Law firm help siblings in legal battle over will
The High Court in Bristol has found in favour of a brother and sister who disputed their late mother’s DIY will which left them with nothing.
Law firm Clarke Willmott LLP successfully represented the siblings – Henrietta Ingram and Tom Whitfield – in Ingram and Whitfield v Abraham 2023 in contesting a purported last will of their mother Joanna Abraham executed in 2019.
In 2019, Joanna’s brother, Simon Abraham, drafted a new will for her using an online template, claiming that he acted on her instructions.
Joanna died in 2021 aged 58, after a long battle with cancer. The will left the entire estate to him and a valuable book collection to his wife Hilary, and nothing to Henrietta and Tom.
His Honour Judge Berkley, sitting as a judge of the High Court, ruled the 2019 will did not achieve what Joanna Abraham wanted, which was ‘to secure the benefit of her estate for her children, apportioned to reflect their lifetime gifts’.
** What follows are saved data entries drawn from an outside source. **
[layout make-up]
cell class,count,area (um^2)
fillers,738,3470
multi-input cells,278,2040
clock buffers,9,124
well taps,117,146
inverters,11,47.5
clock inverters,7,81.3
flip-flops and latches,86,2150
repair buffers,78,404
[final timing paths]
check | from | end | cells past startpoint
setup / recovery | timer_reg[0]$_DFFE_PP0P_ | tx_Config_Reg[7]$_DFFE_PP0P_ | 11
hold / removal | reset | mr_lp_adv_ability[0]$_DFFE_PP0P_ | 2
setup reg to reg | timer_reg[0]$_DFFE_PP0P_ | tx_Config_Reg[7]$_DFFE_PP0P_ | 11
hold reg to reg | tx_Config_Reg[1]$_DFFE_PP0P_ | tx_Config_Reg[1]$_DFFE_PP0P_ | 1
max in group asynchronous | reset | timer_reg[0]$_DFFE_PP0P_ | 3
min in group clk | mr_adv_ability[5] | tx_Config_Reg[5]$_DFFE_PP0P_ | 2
The Judge said a lawyer would have recognised Joanna’s intentions “as for the creation of a discretionary trust in favour of Tom and Henrietta, with Simon as trustee to act in accordance with her stated intentions.”
Senior associate, Emma Ironside, and trainee solicitor Ellie Bond, both members of Clarke Willmott’s commercial and private client litigation team, acted for the claimants who were represented by John Dickinson of St. John’s Chambers at trial.
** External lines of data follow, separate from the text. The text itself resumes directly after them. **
**src/rtl/div_pkg.sv**
```systemverilog
// Shared types, default widths and configuration check for the iterative restoring divider.
package div_pkg;

  typedef enum logic [0:0] {
    IDLE = 1'b0,
    RUN  = 1'b1
  } div_state_e;

  localparam int DW_DEF    = 72;
  localparam int MW_DEF    = 10;
  localparam int STEPS_DEF = 1;
  localparam int TW_DEF    = 8;

  // True when DW splits evenly into STEPS-wide slices and the divisor is narrower than the dividend.
  function automatic bit div_cfg_ok(input int dw, input int mw, input int steps);
    bit steps_ok;
    steps_ok = (steps == 32'sd1) || (steps == 32'sd2) || (steps == 32'sd4) || (steps == 32'sd8);
    return steps_ok && ((dw % steps) == 32'sd0) && (mw < dw);
  endfunction

endpackage

```
**src/rtl/div_step.sv**
```systemverilog
// One combinational restoring-division step: shift {A,Q} left, trial-subtract M, keep or restore.
module div_step #(
  parameter int DW = 72,
  parameter int MW = 10
) (
  input  logic [MW:0]   a,
  input  logic [DW-1:0] q,
  input  logic [MW-1:0] m,
  output logic [MW:0]   a_next,
  output logic [DW-1:0] q_next
);

  logic [MW:0] shift_a_s;
  logic [MW:0] diff_s;
  logic        borrow_s;

  assign shift_a_s = {a[MW-1:0], q[DW-1]};
  assign diff_s    = shift_a_s - {1'b0, m};
  // A set bit shifted out of A means the partial remainder already exceeds M, so no borrow.
  assign borrow_s  = diff_s[MW] & ~a[MW];
  assign a_next    = borrow_s ? shift_a_s : diff_s;
  assign q_next    = {q[DW-2:0], ~borrow_s};

endmodule

```
**src/rtl/divide_iter_unit.sv**
```systemverilog
// Iterative unsigned restoring divider retiring STEPS quotient bits per clock, with tag pass-through
// and divide-by-zero short-circuit.
module divide_iter_unit
  import div_pkg::*;
#(
  parameter int DW    = DW_DEF,
  parameter int MW    = MW_DEF,
  parameter int STEPS = STEPS_DEF,
  parameter int TW    = TW_DEF
) (
  input  logic          clk,
  input  logic          rst,
  input  logic          pushin,
  output logic          ready,
  input  logic [DW-1:0] dividend_in,
  input  logic [MW-1:0] divisor_in,
  input  logic [TW-1:0] tag_in,
  output logic          pushout,
  output logic [DW-1:0] quotient_out,
  output logic [MW-1:0] remainder_out,
  output logic [TW-1:0] tag_out,
  output logic          div_zero
);

  localparam int NCYC = DW / STEPS;
  localparam int CW   = $clog2(NCYC + 1);
  localparam logic [CW-1:0] CNT_ONE  = CW'(32'd1);
  localparam logic [CW-1:0] CNT_LOAD = CW'(NCYC);

  if (!div_cfg_ok(DW, MW, STEPS)) begin : g_cfg_check
    $error("divide_iter_unit: illegal DW/MW/STEPS combination");
  end

  div_state_e    state_r, state_nxt_s;
  logic [MW:0]   a_r;
  logic [DW-1:0] q_r;
  logic [MW-1:0] m_r;
  logic [TW-1:0] tag_r;
  logic [CW-1:0] cnt_r;
  logic          start_s, zero_s, done_s;
  logic [MW:0]   a_fin_s;
  logic [DW-1:0] q_fin_s;

  logic          pushout_r, div_zero_r;
  logic [DW-1:0] quotient_r;
  logic [MW-1:0] remainder_r;
  logic [TW-1:0] tag_out_r;

  for (genvar i = 0; i < STEPS; i++) begin : g_step
    logic [MW:0]   a_src_s, a_res_s;
    logic [DW-1:0] q_src_s, q_res_s;
    if (i == 0) begin : g_first
      assign a_src_s = a_r;
      assign q_src_s = q_r;
    end else begin : g_chain
      assign a_src_s = g_step[i-1].a_res_s;
      assign q_src_s = g_step[i-1].q_res_s;
    end
    div_step #(.DW(DW), .MW(MW)) u_step (
      .a      (a_src_s),
      .q      (q_src_s),
      .m      (m_r),
      .a_next (a_res_s),
      .q_next (q_res_s)
    );
  end

  assign a_fin_s = g_step[STEPS-1].a_res_s;
  assign q_fin_s = g_step[STEPS-1].q_res_s;

  // Next-state and per-cycle control decode.
  always_comb begin
    state_nxt_s = state_r;
    start_s     = 1'b0;
    zero_s      = 1'b0;
    done_s      = 1'b0;
    case (state_r)
      IDLE: begin
        if (pushin && (divisor_in == {MW{1'b0}})) begin
          zero_s = 1'b1;
        end else if (pushin) begin
          start_s     = 1'b1;
          state_nxt_s = RUN;
        end else begin
          state_nxt_s = IDLE;
        end
      end
      RUN: begin
        if (cnt_r == CNT_ONE) begin
          done_s      = 1'b1;
          state_nxt_s = IDLE;
        end else begin
          state_nxt_s = RUN;
        end
      end
      default: state_nxt_s = IDLE;
    endcase
  end

  // State register.
  always_ff @(posedge clk) begin
    if (rst) begin
      state_r <= IDLE;
    end else begin
      state_r <= state_nxt_s;
    end
  end

  // Operand, iteration counter and tag registers.
  always_ff @(posedge clk) begin
    if (rst) begin
      a_r   <= {(MW+1){1'b0}};
      q_r   <= {DW{1'b0}};
      m_r   <= {MW{1'b0}};
      tag_r <= {TW{1'b0}};
      cnt_r <= {CW{1'b0}};
    end else if (start_s) begin
      a_r   <= {(MW+1){1'b0}};
      q_r   <= dividend_in;
      m_r   <= divisor_in;
      tag_r <= tag_in;
      cnt_r <= CNT_LOAD;
    end else if (state_r == RUN) begin
      a_r   <= a_fin_s;
      q_r   <= q_fin_s;
      cnt_r <= cnt_r - CNT_ONE;
    end
  end

  // Result registers; pushout pulses for one cycle and results hold until the next completion.
  always_ff @(posedge clk) begin
    if (rst) begin
      pushout_r   <= 1'b0;
      div_zero_r  <= 1'b0;
      quotient_r  <= {DW{1'b0}};
      remainder_r <= {MW{1'b0}};
      tag_out_r   <= {TW{1'b0}};
    end else if (zero_s) begin
      pushout_r   <= 1'b1;
      div_zero_r  <= 1'b1;
      quotient_r  <= {DW{1'b1}};
      remainder_r <= dividend_in[MW-1:0];
      tag_out_r   <= tag_in;
    end else if (done_s) begin
      pushout_r   <= 1'b1;
      div_zero_r  <= 1'b0;
      quotient_r  <= q_fin_s;
      remainder_r <= a_fin_s[MW-1:0];
      tag_out_r   <= tag_r;
    end else begin
      pushout_r   <= 1'b0;
    end
  end

  assign ready         = (state_r == IDLE);
  assign pushout       = pushout_r;
  assign div_zero      = div_zero_r;
  assign quotient_out  = quotient_r;
  assign remainder_out = remainder_r;
  assign tag_out       = tag_out_r;

endmodule

```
“Joanna executed a will splitting her estate between her two children in 2008,” said Emma, who specialises in contentious wills.
“The siblings had always thought they would inherit her entire estate based on what she had told them throughout her life.
“However, in 2019, Joanna’s brother, Simon, drafted a new will for her in which her estate was left entirely to Simon and her book collection was left to his wife. Joanna executed the 2019 will in her home and this was witnessed.
“Henrietta and Tom challenged the new will on the grounds of lack of knowledge and approval. They produced significant evidence to show that the circumstances surrounding the execution of the new will were suspicious, including voice recordings and social media messages.
“The children accepted the signature on the 2019 will was Joanna’s, but challenged the initials at the foot of each page which they argued was in stark contrast to her usual way of initialling things. They argued that their mother did not understand or approve the new will and its contents.”
The High Court judgment included a finding that Joanna had not understood the effect of the 2019 will and that Simon Abraham had contributed to that misunderstanding.
In his defence, Simon said Joanna had given clear instructions to leave her estate to him and her books to Hilary. He said the reason she changed her will so dramatically was because she fell out with her children.
He said he read the will to her over the phone and sent her copies of the document by both email and post and delivered a bound version of the will for her to sign and that the will was witnessed by her lodger and a neighbour.
He asserted that Joanna had retained the signed will. Simon’s credibility was damaged by inconsistencies in his evidence and his continued failure to disclose texts, call records, and other social media messages stored on her mobile phone.
Emma Ironside added: “We’re pleased to have been successful in this case. If you want to challenge a will or think the circumstances surrounding the execution of a will are suspicious, it is important to seek specialist legal advice.”